In the latest of our series shining a spotlight on the lives and times of those who have been celebrated with commemorative plaques across the capital, Adam Sonin explores the life of Sigmund Freud, who lived in Primrose Hill and Hampstead.

Ham & High: Plaques in memory of Sigmund Freud and his daughter AnnaPlaques in memory of Sigmund Freud and his daughter Anna (Image: Archant)

In 1938, 55 years after Karl Marx’s death, Sigmund Freud, the father of psychoanalysis, reluctantly fled Nazi-occupied Vienna to find safety in London.

Ham & High: Sigmund Freud in 1917Sigmund Freud in 1917 (Image: Archant)

As with Marx, Freud’s ideas and religion had angered those in positions of power but it was the arrest of his youngest daughter, Anna Freud (1895–1982), by the Gestapo that finally led him to leave.

He later commented that “the feeling of triumph on being liberated is too strongly mixed with sorrow for in spite of everything I still greatly loved the prison from which I have been released”.

Freud travelled to Paris and then London by train, a form of transport he disliked.

His “libido was awakened” as a young boy after seeing his mother naked on a train and it was through this early experience that his most famous theory, the Oedipus complex, developed.

On arrival at Victoria Station the train had to be re-routed to another platform in order to avoid the attention of the world’s press.

As Freud arrived in London, a young Salvador Dali (1904–1989) sat in a Paris cafe eating a plate of snails. While thumbing through a newspaper he read news of his hero.

He later recalled: “I had just that instant discovered the morphological secret of Freud! Freud’s cranium is a snail! His brain is in the form of a spiral – to be extracted with a needle!”

Dali managed to contact the author Stefan Zweig (1881–1942), an admirer of his own work and a close friend of Freud’s.

Zweig asked whether he would meet “the only painter of genius in our epoch”, explaining that “he is the most faithful and most grateful disciple of your ideas among the artists”. Freud agreed and a meeting was arranged.

As Dali approached Freud’s first London house, 39 Elsworthy Road, in Primrose Hill, accompanied by the author, he noticed something he thought to be significant.

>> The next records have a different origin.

This design comes from an exercise in tuning for small area, a short achievable clock period and few clock cycles on the open sky130 flow, not from production work.
The RTL was checked by simulation tests, not by an equivalence proof against the original design.
Power is estimated from default activity; no workload was simulated.

== main ==
==> flow/design.v <==
module crc16_byte (
    input  wire [15:0] crc,
    input  wire [7:0]  din,
    output wire [15:0] nxt
);
    wire [7:0] x = crc[15:8] ^ din;
    wire [7:0] y = x ^ {4'd0, x[7:4]};
    assign nxt = {crc[7:0], 8'd0} ^ {y[3:0], 12'd0} ^ {3'd0, y, 5'd0} ^ {8'd0, y};
endmodule
module od_client (
    input  wire        clk,
    input  wire        rst,
    input  wire        cmd_valid,
    output reg         cmd_ready,
    input  wire        cmd_write,
    input  wire [15:0] cmd_idx,
    input  wire [7:0]  cmd_sub,
    input  wire [2:0]  cmd_wid,
    input  wire        cmd_sgn,
    input  wire [31:0] cmd_val,
    input  wire [31:0] cmd_tmo,
    output reg         tx_valid,
    output reg  [7:0]  tx_data,
    output reg         tx_last,
    input  wire        tx_ready,
    input  wire        txr_valid,
    input  wire        txr_ok,
    output reg         txr_ready,
    input  wire        rx_valid,
    input  wire [7:0]  rx_data,
    output reg         rx_ready,
    input  wire        tick,
    output reg         res_valid,
    output reg  [3:0]  res_kind,
    output reg  [2:0]  res_cause,
    output reg  [31:0] res_info,
    output reg  [31:0] res_val,
    input  wire        res_ready
);
    localparam [7:0] START    = 8'h7E;
    localparam [7:0] ESC      = 8'h7D;
    localparam [7:0] OP_READ  = 8'h01;
    localparam [7:0] OP_WRITE = 8'h02;
    localparam [3:0] K_OK = 4'd0, K_FRAME = 4'd1, K_TIMEOUT = 4'd2,
                     K_PROTO = 4'd3, K_DEVICE = 4'd4, K_WRFAIL = 4'd9,
                     K_CMD = 4'd10;
    localparam [2:0] FE_MARKER = 3'd1, FE_TRUNC = 3'd2, FE_CRC = 3'd4;
    localparam [2:0] PE_OPCODE = 3'd1, PE_SHAPE = 3'd2, PE_WIDTH = 3'd3;
    localparam [2:0] CE_OPERAND = 3'd3;
    localparam [2:0] R_START = 3'd0, R_OPC = 3'd1, R_LEN = 3'd2,
                     R_PAY = 3'd3, R_CLO = 3'd4, R_CHI = 3'd5;
    reg        txing;        
    reg        txend;        
    reg        zpend;        
    reg        wr;
    reg        w1, w2;       
    reg        sgn;
    reg [31:0] tmr;
    reg [3:0]  k;            
    reg        escp;         
    reg        cur_res;      
    reg [2:0]  rph;
    reg        escf;
    reg        rxany;
    reg [7:0]  rem;          
    reg        lo_ok;
    reg [7:0]  rq;
    reg        q_opc, q_len, q_pay;
    reg        opc_bad;
    reg        len_short;
    reg        len_bad;
    reg        abt_nz;       
    reg [15:0] crc;
    function is_res(input [7:0] b);
        is_res = (b == START) || (b == ESC);
    endfunction
    wire cmd_take = cmd_valid && cmd_ready;
    wire cmd_bad  = !((cmd_wid == 3'd1) || (cmd_wid == 3'd2) || (cmd_wid == 3'd4)) ||
                    (cmd_tmo == 32'd0);
    wire [7:0] cur     = res_info[7:0];
    wire       tx_adv  = txing && (!tx_valid || tx_ready);
    wire       tx_done = txend && tx_valid && tx_ready;   
    wire rx_take    = rx_valid && rx_ready;
    wire rx_content = escf || (rx_data != ESC);
    wire q_body     = q_opc || q_len || q_pay;
    wire [7:0] fill = {8{sgn & rq[7]}};
    wire [15:0] crc_nxt;
    crc16_byte u_crc (.crc(crc), .din(rx_ready ? rq : cur), .nxt(crc_nxt));
    wire [15:0] crc_fin = q_body ? crc_nxt : crc;
    wire crc_ok = lo_ok && (crc[15:8] == rx_data);
    wire dev_err  = !opc_bad && !len_short && abt_nz;
    wire read_ok  = !opc_bad && !len_short && !abt_nz && !len_bad && !wr;
    reg [3:0] pre_kind;
    reg [2:0] pre_cause;
    always @(*) begin
        pre_kind = K_OK; pre_cause = 3'd0;
        if (opc_bad)        begin pre_kind = K_PROTO;  pre_cause = PE_OPCODE; end
        else if (len_short) begin pre_kind = K_PROTO;  pre_cause = PE_SHAPE;  end
        else if (abt_nz)    begin pre_kind = K_DEVICE; pre_cause = 3'd0;      end
        else if (len_bad)   begin pre_kind = K_PROTO;  pre_cause = wr ? PE_SHAPE : PE_WIDTH; end
    end
    task fail(input [3:0] kind, input [2:0] cause);
        begin
            zpend     <= 1'b1;
            res_kind  <= kind;
            res_cause <= cause;
            rx_ready  <= 1'b0;
        end
    endtask
    always @(posedge clk) begin
        if (rst) begin
            cmd_ready <= 1'b1;
            txing     <= 1'b0;
            txend     <= 1'b0;
            zpend     <= 1'b0;
            tx_valid  <= 1'b0;
            txr_ready <= 1'b0;
            rx_ready  <= 1'b0;
            res_valid <= 1'b0;
            q_opc     <= 1'b0;
            q_len     <= 1'b0;
            q_pay     <= 1'b0;
        end else begin
            if (res_valid && res_ready) begin
                res_valid <= 1'b0;
                cmd_ready <= 1'b1;
            end
            if (cmd_take) begin
                cmd_ready <= 1'b0;
                wr        <= cmd_write;
                w1        <= cmd_wid[0];
                w2        <= cmd_wid[1];
                sgn       <= cmd_sgn;
                tmr       <= cmd_tmo;
                res_info  <= {cmd_idx, (cmd_write ? 8'd3 + {5'd0, cmd_wid} : 8'd3),
                              (cmd_write ? OP_WRITE : OP_READ)};
                res_val   <= {cmd_val[23:0], cmd_sub};
                rem       <= cmd_val[31:24];
                k         <= cmd_write ? 4'd7 + {1'b0, cmd_wid} : 4'd7;
                escp      <= 1'b0;
                cur_res   <= 1'b0;
                crc       <= 16'd0;
                tx_data   <= START;
                tx_last   <= 1'b0;
                if (cmd_bad) begin
                    fail(K_CMD, CE_OPERAND);
                end else begin
                    txing    <= 1'b1;
                    tx_valid <= 1'b1;
                end
            end
            if (tx_adv) begin
                tx_valid <= 1'b1;
                if (!escp && cur_res) begin
                    tx_data <= ESC;
                    escp    <= 1'b1;
                end else begin
                    tx_data <= cur;
                    escp    <= 1'b0;
                    k       <= k - 4'd1;
                    if (k >= 4'd3) crc <= crc_nxt;
                    if (k == 4'd3) begin
                        res_info[15:0] <= crc_nxt;
                        cur_res <= is_res(crc_nxt[7:0]);
                    end else begin
                        res_info <= {res_val[7:0], res_info[31:8]};
                        res_val  <= {rem, res_val[31:8]};
                        cur_res  <= is_res(res_info[15:8]);
                    end
                    if (k == 4'd1) begin
                        tx_last <= 1'b1;
                        txing   <= 1'b0;
                        txend   <= 1'b1;
                    end
                end
            end else if (tx_valid && tx_ready) begin
                tx_valid <= 1'b0;
            end
            if (tx_done) begin
                txend     <= 1'b0;
                txr_ready <= 1'b1;
            end
            if (txr_valid && txr_ready) begin
                txr_ready <= 1'b0;
                rph       <= R_START;
                escf      <= 1'b0;
                rxany     <= 1'b0;
                crc       <= 16'd0;
                if (txr_ok) rx_ready <= 1'b1;
                else        fail(K_WRFAIL, 3'd0);
            end
            rq    <= rx_data;
            q_opc <= rx_take && rx_content && (rph == R_OPC);
            q_len <= rx_take && rx_content && (rph == R_LEN);
            q_pay <= rx_take && rx_content && (rph == R_PAY);
            if (q_body) crc <= crc_nxt;
            if (q_opc) opc_bad <= (rq != (wr ? OP_WRITE : OP_READ));
            if (q_len) begin
                k         <= 4'd0;
                len_short <= (rq < 8'd4);
                len_bad   <= (rq != (wr ? 8'd4 : w1 ? 8'd5 : w2 ? 8'd6 : 8'd8));
            end
            if (q_pay) begin
                if (!k[3]) k <= k + 4'd1;
                if (!k[2] && !k[3]) begin
                    res_info <= {rq, res_info[31:8]};
                    abt_nz   <= (abt_nz && k != 4'd0) || (rq != 8'd0);
                end
                if (k[2] && !k[3]) begin
                    if (w1)      res_val <= {fill, fill, fill, rq};
                    else if (w2) res_val <= {fill, fill, rq, res_val[15:8]};
                    else         res_val <= {rq, res_val[31:8]};
                end
            end
            if (rx_ready && (rph == R_CLO || rph == R_CHI) && !q_body) begin
                res_kind  <= pre_kind;
                res_cause <= pre_cause;
                if (!dev_err) res_info <= 32'd0;
                if (!read_ok) res_val  <= 32'd0;
            end
            if (zpend) begin
                zpend     <= 1'b0;
                res_valid <= 1'b1;
                res_info  <= 32'd0;
                res_val   <= 32'd0;
            end
            if (rx_take) begin
                rxany <= 1'b1;
                if (rph == R_START) begin
                    if (rx_data == START) rph <= R_OPC;
                    else                  fail(K_FRAME, FE_MARKER);
                end else begin
                    escf <= !escf && (rx_data == ESC);
                    if (rx_content) begin
                        case (rph)
                        R_OPC: rph <= R_LEN;
                        R_LEN: begin
                            rem <= rx_data;
                            rph <= (rx_data == 8'd0) ? R_CLO : R_PAY;
                        end
                        R_PAY: begin
                            rem <= rem - 8'd1;
                            if (rem == 8'd1) rph <= R_CLO;
                        end
                        R_CLO: begin
                            lo_ok <= (crc_fin[7:0] == rx_data);
                            rph   <= R_CHI;
                        end
                        default: begin
                            rx_ready <= 1'b0;
                            if (crc_ok) res_valid <= 1'b1;
                            else        fail(K_FRAME, FE_CRC);
                        end
                        endcase
                    end
                end
            end else if (rx_ready && tick) begin
                tmr <= tmr - 32'd1;
                if (tmr == 32'd1) begin
                    if (rxany) fail(K_FRAME, FE_TRUNC);
                    else       fail(K_TIMEOUT, 3'd0);
                end
            end
        end
    end
endmodule
==> flow/config.mk <==
export PLATFORM = sky130hd
export DESIGN_NAME = od_client
export DESIGN_NICKNAME = od_client
export VERILOG_FILES = /design/flow/design.v
export SDC_FILE = /design/flow/constraint.sdc
export NUM_CORES = 4
export LEC_CHECK = 0
export ABC_AREA = 1
export CAP_MARGIN = 20
export CORE_MARGIN = 2
export CORE_UTILIZATION = 55
export CTS_BUF_LIST = sky130_fd_sc_hd__clkbuf_8
export SETUP_SLACK_MARGIN = 2.85
export SLEW_MARGIN = 20
==> flow/constraint.sdc <==
create_clock -name core_clock -period 5.0 [get_ports {clk}]
set_input_delay 1.0000 -clock core_clock [delete_from_list [all_inputs] [get_ports {clk}]]
set_output_delay 1.0000 -clock core_clock [all_outputs]
set_load 0.01 [all_outputs]
standard.sh (not shown) runs the stock make flow with config.mk's settings and CLKGATE_MAP_FILE= SYNTH_SCRIPT=/design/flow/synth_recipe.tcl, a recipe that flattens the netlist after the stock synthesis.
==> flow/flow/run.sh <==
#!/bin/bash
# The standard layout, with plain buffers (buf_2) on the ports instead of the
# delay cells that buffer_ports picks by default. Every port still gets its
# own buffer.
set -euo pipefail
bash standard.sh "BUFFER_PORTS_ARGS=-buffer_cell sky130_fd_sc_hd__buf_2" finish > standard.log 2>&1
Testbench counts of main, summed over its fixed seeds: cycles 7,284.
## Diff of input files: the feature branch against main
--- a/flow/design.v
+++ b/flow/design.v
@@ -96,12 +96,37 @@
         pre_kind = K_OK; pre_cause = 3'd0;
         if (opc_bad)        begin pre_kind = K_PROTO;  pre_cause = PE_OPCODE; end
         else if (len_short) begin pre_kind = K_PROTO;  pre_cause = PE_SHAPE;  end
         else if (abt_nz)    begin pre_kind = K_DEVICE; pre_cause = 3'd0;      end
         else if (len_bad)   begin pre_kind = K_PROTO;  pre_cause = wr ? PE_SHAPE : PE_WIDTH; end
     end
+    wire        tmr_dec = rx_ready && tick && !rx_take;
+    wire [31:0] tmr_low0;
+    assign tmr_low0[0] = 1'b1;
+    genvar gi;
+    generate
+        for (gi = 1; gi < 32; gi = gi + 1) begin : g_low0
+            assign tmr_low0[gi] = tmr_low0[gi-1] && !tmr[gi-1];
+        end
+    endgenerate
+    wire       rx_hit  = rx_take && rx_content;
+    wire       rem_dec = rx_hit && (rph == R_PAY);
+    wire [7:0] rem_low0;
+    assign rem_low0[0] = 1'b1;
+    generate
+        for (gi = 1; gi < 8; gi = gi + 1) begin : g_rlow0
+            assign rem_low0[gi] = rem_low0[gi-1] && !rem[gi-1];
+        end
+    endgenerate
+    always @(posedge clk) begin
+        tmr <= cmd_take ? cmd_tmo : (tmr ^ ({32{tmr_dec}} & tmr_low0));
+        rq  <= rx_data;
+        rem <= cmd_take ? cmd_val[31:24] :
+               (rx_hit && rph == R_LEN) ? rx_data :
+               (rem ^ ({8{rem_dec}} & rem_low0));
+    end
     task fail(input [3:0] kind, input [2:0] cause);
         begin
             zpend     <= 1'b1;
             res_kind  <= kind;
             res_cause <= cause;
             rx_ready  <= 1'b0;
@@ -128,17 +153,15 @@
             if (cmd_take) begin
                 cmd_ready <= 1'b0;
                 wr        <= cmd_write;
                 w1        <= cmd_wid[0];
                 w2        <= cmd_wid[1];
                 sgn       <= cmd_sgn;
-                tmr       <= cmd_tmo;
                 res_info  <= {cmd_idx, (cmd_write ? 8'd3 + {5'd0, cmd_wid} : 8'd3),
                               (cmd_write ? OP_WRITE : OP_READ)};
                 res_val   <= {cmd_val[23:0], cmd_sub};
-                rem       <= cmd_val[31:24];
                 k         <= cmd_write ? 4'd7 + {1'b0, cmd_wid} : 4'd7;
                 escp      <= 1'b0;
                 cur_res   <= 1'b0;
                 crc       <= 16'd0;
                 tx_data   <= START;
                 tx_last   <= 1'b0;
@@ -186,13 +209,12 @@
                 escf      <= 1'b0;
                 rxany     <= 1'b0;
                 crc       <= 16'd0;
                 if (txr_ok) rx_ready <= 1'b1;
                 else        fail(K_WRFAIL, 3'd0);
             end
-            rq    <= rx_data;
             q_opc <= rx_take && rx_content && (rph == R_OPC);
             q_len <= rx_take && rx_content && (rph == R_LEN);
             q_pay <= rx_take && rx_content && (rph == R_PAY);
             if (q_body) crc <= crc_nxt;
             if (q_opc) opc_bad <= (rq != (wr ? OP_WRITE : OP_READ));
             if (q_len) begin
@@ -232,17 +254,15 @@
                 end else begin
                     escf <= !escf && (rx_data == ESC);
                     if (rx_content) begin
                         case (rph)
                         R_OPC: rph <= R_LEN;
                         R_LEN: begin
-                            rem <= rx_data;
                             rph <= (rx_data == 8'd0) ? R_CLO : R_PAY;
                         end
                         R_PAY: begin
-                            rem <= rem - 8'd1;
                             if (rem == 8'd1) rph <= R_CLO;
                         end
                         R_CLO: begin
                             lo_ok <= (crc_fin[7:0] == rx_data);
                             rph   <= R_CHI;
                         end
@@ -252,13 +272,12 @@
                             else        fail(K_FRAME, FE_CRC);
                         end
                         endcase
                     end
                 end
             end else if (rx_ready && tick) begin
-                tmr <= tmr - 32'd1;
                 if (tmr == 32'd1) begin
                     if (rxany) fail(K_FRAME, FE_TRUNC);
                     else       fail(K_TIMEOUT, 3'd0);
                 end
             end
         end
The area of the die of the feature branch is lower than that of main.
main -> the feature branch: sequential cell count of the final layout delta 0, exact match
Re number of I/O pins: no difference whatsoever between the feature branch and main.
Compared with main, in the feature branch synthesized cell count fell 13%, share of cells above drive strength 1 rose 0.50 points, buffer share of cell area rose 0.22 points, power density over the cells rose 4.8%.
Testbench counts of the feature branch, summed over its fixed seeds: cycles 7,284.

-- what the ideal ports hide --
How much do the figures lean on ideal ports? The routed layouts below were timed once more, with nothing changed but the port constraints.
Step 1 sets driving cells, clkbuf_16 on the clock port and buf_2 on the other inputs (assumed; they add their load-dependent delay and slew).
Step 2, shift: input delay + t, output delay - t, t = (earliest + latest rising clock arrival at the registers) / 2. This alone moves slack from input paths to output paths.
Slacks: ideal ports / drivers / drivers and shift; pairs: ideal ports / drivers.
| run | shift t [ns] | setup slack, ns | hold WS [ns] |
|---|---|---|---|
| main | 0.515 | 2.809 / 2.762 / 2.346 | 0.460 / 0.460 / 0.460 |
| the feature branch | 0.515 | 2.786 / 2.786 / 2.336 | 0.468 / 0.468 / 0.468 |
After both steps setup and hold are still met in every run listed. The setup slack of main, which loses most, moves by -0.047 ns with the drivers and by -0.463 ns with both steps.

“I saw a bicycle leaning up against the wall, and on the saddle, attached by a string, was a red rubber hot-water bottle which looked full of water, and on the back of the hot-water bottle walked a snail!”

Dali remembered that “we devoured each other with our eyes” as he spoke no German or English.

The artist began to sketch the head of his idol creating an image which resembled both Freud and a snail.

As he continued, Freud whispered in German, “That boy looks like a fanatic. Small wonder that they have civil war in Spain if they look like that”.

Zweig discouraged Dali from showing his final image fearing that it might shock the elderly man.

The 82-year-old Freud was dying from jaw cancer that had plagued him for the past sixteen years.

He had developed a 20-a-day cigar habit and even after being diagnosed would prise his mouth (now fitted with a plate to allow him to eat and speak) open with a clothes peg and lodge one in.

He later remarked that, “I must be near my death - they’ve stopped telling me my cigars will kill me”.

At Maresfield Gardens, Hampstead, Freud’s second home in London, his office had been arranged as in Vienna, including his famous couch and collection of antiques.

Here he met with H. G. Wells (1866–1946). Wells had proposed that he be granted immediate British citizenship conferred by an act of Parliament and Freud was interested in the idea.

With only three months to live he wrote to Wells: “You cannot have known that since I first came over to England as a boy of 18 years, it became an intense wish fantasy of mine to settle in this country and become an Englishman.

“Two of my half brothers had done so 15 years before.

“But an infantile fantasy needs a bit of examination before it can be admitted to reality’.

He was also visited by Leonard (1880–1969) and Virginia Woolf (1882–1941).

Leonard commented in his autobiography that it was “not an easy interview”. He was extraordinarily courteous in a formal, old-fashioned way - for instance, almost ceremoniously he presented Virginia with a flower.

“There was something about him as of a half-extinct volcano, something sombre, repressed, reserved,” Leonard said.

“He gave me the feeling… of great gentleness, but behind that, great strength.”